The tribe was erected by Russell in 1967, stating that it is unified by having twelve or less pygal vertebrae and that the radius and ulna are widely separated by a bridge of carpalia on the distal border of the antebrachial foramen. But In a 1997 study, paleontologist Gorden Bell recovered Plotosaurus, which was formerly classified within another tribe called the Plotosaurini, as a sister genus to Mosasaurus. This rendered the Mosasaurini paraphyletic, which meant that it now contains a descendant lineage (Plotosaurini) that is not classified under it, and made its definition defunct. Paraphylies are forbidden in cladistics and so scientists must reclassify groups in order to eliminate such discrepancies if possible. Bell proposed that the Mosasaurini should be abandoned and that all members of the tribe should be incorporated into the Plotosaurini. While other scientists agree that a tribe containing Mosasaurus should be monophyletic, they argue that Mosasaurini should be the valid tribe. For example, in a 2012 study, Aaron LeBlanc, Caldwell, and Bardet argued that, while it is not necessarily invalid, abandoning Mosasaurini would not follow the general principle of the type genus carrying over to all ranks in a classification hierarchy, and that the original diagnostics of the Plotosaurini is outdated.

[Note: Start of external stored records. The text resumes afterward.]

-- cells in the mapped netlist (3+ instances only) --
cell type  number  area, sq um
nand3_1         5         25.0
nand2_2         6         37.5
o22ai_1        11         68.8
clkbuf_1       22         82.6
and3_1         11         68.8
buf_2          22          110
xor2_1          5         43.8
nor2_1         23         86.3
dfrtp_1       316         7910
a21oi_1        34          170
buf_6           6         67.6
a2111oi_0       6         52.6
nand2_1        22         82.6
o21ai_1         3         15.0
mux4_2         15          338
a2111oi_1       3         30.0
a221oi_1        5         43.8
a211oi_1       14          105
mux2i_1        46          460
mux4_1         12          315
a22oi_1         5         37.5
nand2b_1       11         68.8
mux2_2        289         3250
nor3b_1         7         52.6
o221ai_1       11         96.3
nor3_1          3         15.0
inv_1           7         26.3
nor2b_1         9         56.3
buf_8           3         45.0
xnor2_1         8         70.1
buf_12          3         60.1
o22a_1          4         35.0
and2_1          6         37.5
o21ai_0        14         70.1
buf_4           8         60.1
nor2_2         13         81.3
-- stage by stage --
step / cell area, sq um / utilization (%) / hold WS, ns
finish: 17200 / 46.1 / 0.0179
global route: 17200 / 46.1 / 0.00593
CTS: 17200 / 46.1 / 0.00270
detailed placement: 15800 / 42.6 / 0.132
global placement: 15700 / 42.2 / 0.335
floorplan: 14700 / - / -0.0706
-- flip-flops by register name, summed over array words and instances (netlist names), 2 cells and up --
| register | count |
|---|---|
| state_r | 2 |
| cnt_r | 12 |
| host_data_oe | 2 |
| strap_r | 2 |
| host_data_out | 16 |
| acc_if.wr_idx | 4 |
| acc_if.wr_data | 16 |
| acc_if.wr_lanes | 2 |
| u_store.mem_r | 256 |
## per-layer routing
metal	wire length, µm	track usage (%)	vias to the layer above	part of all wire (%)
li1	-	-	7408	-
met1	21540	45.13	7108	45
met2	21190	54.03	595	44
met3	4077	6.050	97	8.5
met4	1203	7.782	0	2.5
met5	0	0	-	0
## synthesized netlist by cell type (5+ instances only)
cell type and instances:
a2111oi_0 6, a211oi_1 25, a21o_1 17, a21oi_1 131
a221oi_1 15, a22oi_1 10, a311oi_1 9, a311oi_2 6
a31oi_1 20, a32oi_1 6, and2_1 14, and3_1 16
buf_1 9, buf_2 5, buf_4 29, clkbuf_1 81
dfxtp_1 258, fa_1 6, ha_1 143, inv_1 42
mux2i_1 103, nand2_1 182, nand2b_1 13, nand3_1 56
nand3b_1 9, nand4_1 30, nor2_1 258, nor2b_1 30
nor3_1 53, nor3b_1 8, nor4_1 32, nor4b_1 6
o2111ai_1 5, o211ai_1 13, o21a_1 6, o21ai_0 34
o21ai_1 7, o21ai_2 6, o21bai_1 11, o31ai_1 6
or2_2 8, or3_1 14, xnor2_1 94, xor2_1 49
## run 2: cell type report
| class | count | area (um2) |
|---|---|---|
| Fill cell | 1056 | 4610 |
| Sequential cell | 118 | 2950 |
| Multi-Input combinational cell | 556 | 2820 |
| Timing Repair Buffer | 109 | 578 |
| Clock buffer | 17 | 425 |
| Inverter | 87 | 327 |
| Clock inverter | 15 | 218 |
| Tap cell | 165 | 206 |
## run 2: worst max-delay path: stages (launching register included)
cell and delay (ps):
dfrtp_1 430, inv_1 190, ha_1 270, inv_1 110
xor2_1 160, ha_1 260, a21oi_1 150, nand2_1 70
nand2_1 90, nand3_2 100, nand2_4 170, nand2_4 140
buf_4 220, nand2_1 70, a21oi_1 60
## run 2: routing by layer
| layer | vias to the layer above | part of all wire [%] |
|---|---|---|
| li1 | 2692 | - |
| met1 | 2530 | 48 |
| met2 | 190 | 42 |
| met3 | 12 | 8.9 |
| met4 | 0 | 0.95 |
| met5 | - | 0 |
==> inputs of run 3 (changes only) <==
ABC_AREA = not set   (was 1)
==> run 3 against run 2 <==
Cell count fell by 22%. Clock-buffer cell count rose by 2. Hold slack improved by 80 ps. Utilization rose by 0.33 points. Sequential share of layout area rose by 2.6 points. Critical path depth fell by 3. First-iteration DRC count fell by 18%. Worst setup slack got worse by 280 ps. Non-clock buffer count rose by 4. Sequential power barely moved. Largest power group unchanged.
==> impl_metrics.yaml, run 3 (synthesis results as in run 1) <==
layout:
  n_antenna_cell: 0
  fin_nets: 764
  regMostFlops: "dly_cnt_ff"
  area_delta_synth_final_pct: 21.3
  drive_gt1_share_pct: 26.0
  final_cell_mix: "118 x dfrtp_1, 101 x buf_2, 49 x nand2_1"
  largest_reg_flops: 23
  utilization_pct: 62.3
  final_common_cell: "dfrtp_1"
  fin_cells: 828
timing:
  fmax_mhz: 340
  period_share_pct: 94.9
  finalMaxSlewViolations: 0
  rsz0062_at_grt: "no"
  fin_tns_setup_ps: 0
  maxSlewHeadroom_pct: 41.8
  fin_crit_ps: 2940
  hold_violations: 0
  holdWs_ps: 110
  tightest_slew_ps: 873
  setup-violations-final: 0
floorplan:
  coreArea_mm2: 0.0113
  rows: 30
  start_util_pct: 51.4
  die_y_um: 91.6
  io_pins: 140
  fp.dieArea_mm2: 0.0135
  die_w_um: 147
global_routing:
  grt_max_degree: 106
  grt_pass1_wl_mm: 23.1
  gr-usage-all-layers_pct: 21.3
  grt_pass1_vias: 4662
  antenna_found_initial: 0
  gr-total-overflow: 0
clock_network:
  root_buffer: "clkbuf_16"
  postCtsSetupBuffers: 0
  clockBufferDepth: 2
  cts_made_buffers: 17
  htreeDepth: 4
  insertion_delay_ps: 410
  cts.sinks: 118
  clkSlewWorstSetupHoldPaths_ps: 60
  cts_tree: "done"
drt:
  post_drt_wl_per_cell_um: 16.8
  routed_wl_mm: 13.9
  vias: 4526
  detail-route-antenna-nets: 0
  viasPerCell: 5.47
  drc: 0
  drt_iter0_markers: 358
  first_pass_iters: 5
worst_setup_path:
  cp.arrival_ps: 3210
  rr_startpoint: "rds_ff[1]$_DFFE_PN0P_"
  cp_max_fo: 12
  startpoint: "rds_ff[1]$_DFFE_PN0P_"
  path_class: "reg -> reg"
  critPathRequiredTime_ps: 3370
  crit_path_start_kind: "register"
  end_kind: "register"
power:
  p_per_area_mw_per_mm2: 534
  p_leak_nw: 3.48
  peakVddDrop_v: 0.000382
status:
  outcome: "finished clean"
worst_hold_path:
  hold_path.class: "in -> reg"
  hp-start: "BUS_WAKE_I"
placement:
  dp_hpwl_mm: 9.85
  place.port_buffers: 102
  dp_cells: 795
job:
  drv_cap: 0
## config.mk

```make
export PLATFORM = sky130hd
export DESIGN_NAME = rbg_beacon_gen
export DESIGN_NICKNAME = d
export VERILOG_FILES = /design/src/rbg_pkg.sv /design/src/rbg_template_mem.sv /design/src/rbg_beacon_gen.sv
export SDC_FILE = /design/constraint.sdc
export NUM_CORES = 1
export LEC_CHECK = 0
export BUFFER_PORTS_ARGS = -buffer_cell sky130_fd_sc_hd__buf_2
export CORE_MARGIN = 2
export CORE_UTILIZATION = 45
export DETAILED_ROUTE_END_ITERATION = 10
export PLACE_DENSITY = 0.65
export SYNTH_ARGS = -nofsm -noshare
export SYNTH_HDL_FRONTEND = slang
export SYNTH_SLANG_ARGS = --single-unit
```

## constraint.sdc

```tcl
create_clock -name aclk -period 5.3 [get_ports aclk]
set_clock_uncertainty 0.2 [all_clocks]
set_input_delay 0 -clock aclk [delete_from_list [all_inputs] [get_ports aclk]]
set_output_delay 0 -clock aclk [all_outputs]
set_load 0.03 [all_outputs]
```
==> config.mk <==
export PLATFORM = sky130hd
export DESIGN_NAME = oaf_core
export DESIGN_NICKNAME = d
export VERILOG_FILES = /design/src/oaf_pkg.sv /design/src/oaf_core.sv
export SDC_FILE = /design/constraint.sdc
export NUM_CORES = 1
export LEC_CHECK = 0
export ABC_CLOCK_PERIOD_IN_PS = 8360
export BUFFER_PORTS_ARGS = -buffer_cell sky130_fd_sc_hd__buf_2
export CORE_MARGIN = 1.5
export CORE_UTILIZATION = 35
export DETAILED_ROUTE_END_ITERATION = 6
export GPL_ROUTABILITY_DRIVEN = 0
export GPL_TIMING_DRIVEN = 1
export PLACE_DENSITY_LB_ADDON = 0.05
export SETUP_SLACK_MARGIN = 0.5
export SYNTH_ARGS = -nofsm -noshare
export SYNTH_HDL_FRONTEND = slang
export SYNTH_SLANG_ARGS = --single-unit
==> constraint.sdc <==
create_clock -name clk -period 8.36 [get_ports clk]
set_clock_uncertainty 0.15 [all_clocks]
set_input_delay 0.836 -clock clk [delete_from_list [all_inputs] [get_ports clk]]
set_output_delay 0.836 -clock clk [all_outputs]
set_load 0.005 [all_outputs]
==> src/oaf_pkg.sv <==
// Constants and types for the operand addressing and flags data path
package oaf_pkg;

    // ****************************************
    // Widths
    // ****************************************
    localparam int          ADDR_W      = 12;
    localparam int          DATA_W      = 8;
    localparam int          NPAIR       = 3;

    // ****************************************
    // Register port indexes
    // ****************************************
    localparam logic [3:0]  REG_FLAGS   = 4'h0;
    localparam logic [3:0]  REG_ACC     = 4'h1;
    localparam logic [3:0]  REG_BANK    = 4'h2;
    localparam logic [3:0]  REG_CFG     = 4'h3;
    localparam logic [3:0]  REG_PTR_LO  = 4'h4;  // Pair n low byte at 4+2n
    localparam logic [3:0]  REG_PTR_TOP = 4'h9;

    // ****************************************
    // Flag fields and reset values
    // ****************************************
    localparam int          FLG_C       = 0;
    localparam int          FLG_DC      = 1;
    localparam int          FLG_Z       = 2;
    localparam int          FLG_OV      = 3;
    localparam int          FLG_N       = 4;
    localparam logic [7:0]  FLAGS_MASK  = 8'h1f;
    localparam logic [7:0]  FLAGS_RST   = 8'h00;
    localparam logic [7:0]  BYTE_RST    = 8'h00;
    localparam int          CFG_EXT     = 0;

    // ****************************************
    // Data memory map
    // ****************************************
    localparam logic [7:0]  ACCESS_SPLIT = 8'h60;
    localparam logic [3:0]  ACCESS_HIGH  = 4'hf;
    localparam logic [11:0] FLAGS_DADDR  = 12'hfd8;
    localparam logic [11:0] IND_BASE     = 12'hfef;
    localparam logic [11:0] IND_STEP     = 12'h008;
    localparam logic [11:0] OPR_PLAIN    = 12'h000;
    localparam logic [11:0] OPR_AFTER_INCREMENT_OPERAND  = 12'h001;
    localparam logic [11:0] OPR_AFTER_DECREMENT_OPERAND  = 12'h002;
    localparam logic [11:0] OPR_BEFORE_INCREMENT_OPERAND   = 12'h003;
    localparam logic [11:0] OPR_OFFSET_BY_ACCUMULATOR_OPERAND    = 12'h004;
    localparam int          LIT_PROG_W   = 20;

    // ****************************************
    // Operations and states
    // ****************************************
    typedef enum logic [3:0] {
        OAF_ADD  = 4'h0,
        OAF_SUB  = 4'h1,
        OAF_AND  = 4'h2,
        OAF_IOR  = 4'h3,
        OAF_XOR  = 4'h4,
        OAF_RRC  = 4'h5,
        OAF_RLC  = 4'h6,
        OAF_MOV  = 4'h7,
        OAF_MOVF = 4'h8
    } oaf_op_e;

    typedef enum logic [2:0] {
        OAF_IDLE = 3'b001,
        OAF_READ = 3'b010,
        OAF_EXEC = 3'b100
    } oaf_state_e;

endpackage
$ cat src/mse_params.svh
`ifndef MSE_PARAMS_SVH
`define MSE_PARAMS_SVH

// special register selector codes
`define MSE_SEL_APPLICATION_STATUS_REG       4'h0
`define MSE_SEL_IPSR       4'h1
`define MSE_SEL_EPSR       4'h2
`define MSE_SEL_IEPSR      4'h3
`define MSE_SEL_IAPSR      4'h4
`define MSE_SEL_EAPSR      4'h5
`define MSE_SEL_PSR        4'h6
`define MSE_SEL_MSP        4'h7
`define MSE_SEL_PSP        4'h8
`define MSE_SEL_PRIMSK     4'h9
`define MSE_SEL_FLOOR      4'ha
`define MSE_SEL_FLOOR_CA   4'hb
`define MSE_SEL_FAULTMSK   4'hc
`define MSE_SEL_CONTROL    4'hd

// status word field positions
`define MSE_FLAGS_HI       31
`define MSE_FLAGS_LO       27
`define MSE_EXEC_MASK      32'h0700fc00
`define MSE_IPSR_MASK      32'h000001ff
`define MSE_APPLICATION_STATUS_REG_MASK      32'hf8000000

// reset value and field widths
`define MSE_PSR_RST        32'h01000000
`define MSE_FLOOR_W        8
`define MSE_CTRL_W         2

`endif

$ cat src/mse_pkg.sv
package mse_pkg;

    typedef enum logic [3:0] {
        MSE_OP_NONE  = 4'h0,
        MSE_OP_BREAKPOINT_INSTR  = 4'h1,
        MSE_OP_CPS   = 4'h2,
        MSE_OP_DMB   = 4'h3,
        MSE_OP_DSB   = 4'h4,
        MSE_OP_ISB   = 4'h5,
        MSE_OP_MRS   = 4'h6,
        MSE_OP_MSR   = 4'h7,
        MSE_OP_NOP   = 4'h8,
        MSE_OP_SEV   = 4'h9,
        MSE_OP_SVC   = 4'ha,
        MSE_OP_WFE   = 4'hb,
        MSE_OP_WFI   = 4'hc
    } mse_op_e;

    typedef enum logic [1:0] {
        MSE_ST_RUN   = 2'b00,
        MSE_ST_DRAIN = 2'b01,
        MSE_ST_SLEEP = 2'b10
    } mse_state_e;

endpackage : mse_pkg
[config.mk]
export PLATFORM = sky130hd
export DESIGN_NAME = bytewise_dio_port
export DESIGN_NICKNAME = d
export VERILOG_FILES = /design/src/include/dio_port_pkg.sv /design/src/design/out_source_mux.sv /design/src/design/bytewise_dio_port.sv
export VERILOG_INCLUDE_DIRS = /design/src /design/src/include
export SDC_FILE = /design/constraint.sdc
export NUM_CORES = 1
export LEC_CHECK = 0
export BUFFER_PORTS_ARGS = -buffer_cell sky130_fd_sc_hd__buf_4
export CAP_MARGIN = 20
export CORE_AREA = 3 3 241 243
export DETAILED_ROUTE_END_ITERATION = 16
export DIE_AREA = 0 0 244 246
export GPL_ROUTABILITY_DRIVEN = 1
export PLACE_DENSITY = 0.31
export SETUP_SLACK_MARGIN = 0.02
export SYNTH_ARGS = -nofsm -noshare
export SYNTH_HDL_FRONTEND = slang
export SYNTH_SLANG_ARGS = --single-unit
[constraint.sdc]
create_clock -name SYS_CLK_I -period 2.1 [get_ports SYS_CLK_I]
set_input_delay 0.105 -clock SYS_CLK_I [delete_from_list [all_inputs] [get_ports SYS_CLK_I]]
set_output_delay 0.105 -clock SYS_CLK_I [all_outputs]
set_load 0.05 [all_outputs]
[src/shared/line_uart_map.svh]
/*
  Bit positions, reset values and timing figures of the multi-octet link block.
  Assumes a 100 MHz ref_clk; included by bare name.
*/
`ifndef LINE_UART_MAP_SVH
`define LINE_UART_MAP_SVH

// ----------------------------------------------------------------------------
// status byte layout
// ----------------------------------------------------------------------------
`define STAT_DATA_EVENT 0
`define STAT_INT 1
`define STAT_RX_ERROR 2
`define STAT_SHORT 3
`define STAT_UNDER_VOLT 4
`define STAT_OVER_TEMP 5

// ----------------------------------------------------------------------------
// sizes and reset values
// ----------------------------------------------------------------------------
`define FRAME_COUNT 15
`define IDX_ZERO 4'h0
`define IDX_ONE 4'h1
`define OCTET_ZERO 8'h00
`define SYNC_ZERO 3'h0
`define RST_SYNC_ZERO 2'h0
`define RST_SYNC_ONE 2'h1

// ----------------------------------------------------------------------------
// timing
// ----------------------------------------------------------------------------
`define CLK_PERIOD_NS 10
`define EVENT_CLEAR_NS 220
`define EVENT_CLEAR_CYCLES (`EVENT_CLEAR_NS / `CLK_PERIOD_NS)
`define RESTART_CYCLES_DEFAULT 100000

`endif

[src/shared/line_uart_pkg.sv]
/*
  Types of the multi-octet link block: link states and signal bundles.
  Assumes nothing beyond a SystemVerilog compiler.
*/
package line_uart_pkg;

  typedef enum logic [3:0]
  {
    OUTPUT_ACTIVE_STATE = 4'h1,
    WAKEUP_LISTEN_STATE = 4'h2,
    COMM_LISTEN_STATE = 4'h4,
    TRANSMIT_STATE = 4'h8
  } link_state_e;

  typedef struct packed
  {
    logic shortCircuit;
    logic underVoltage;
    logic overTemp;
  } fault_s;

  typedef struct packed
  {
    logic valid;
    logic msgDone;
    logic error;
    logic busy;
    logic [7:0] octet;
  } rx_s;

endpackage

The taxa Mosasaurini has historically been more inclusive, on occasion including genera such as Plesiotylosaurus, Liodon and Clidastes, all of which are now seen as more basal mosasaurines.

A more recently suggested definition is a branch-based definition diagnosing the Mosasaurini as the most inclusive clade containing Mosasaurus hoffmannii but not Globidens dakotensis.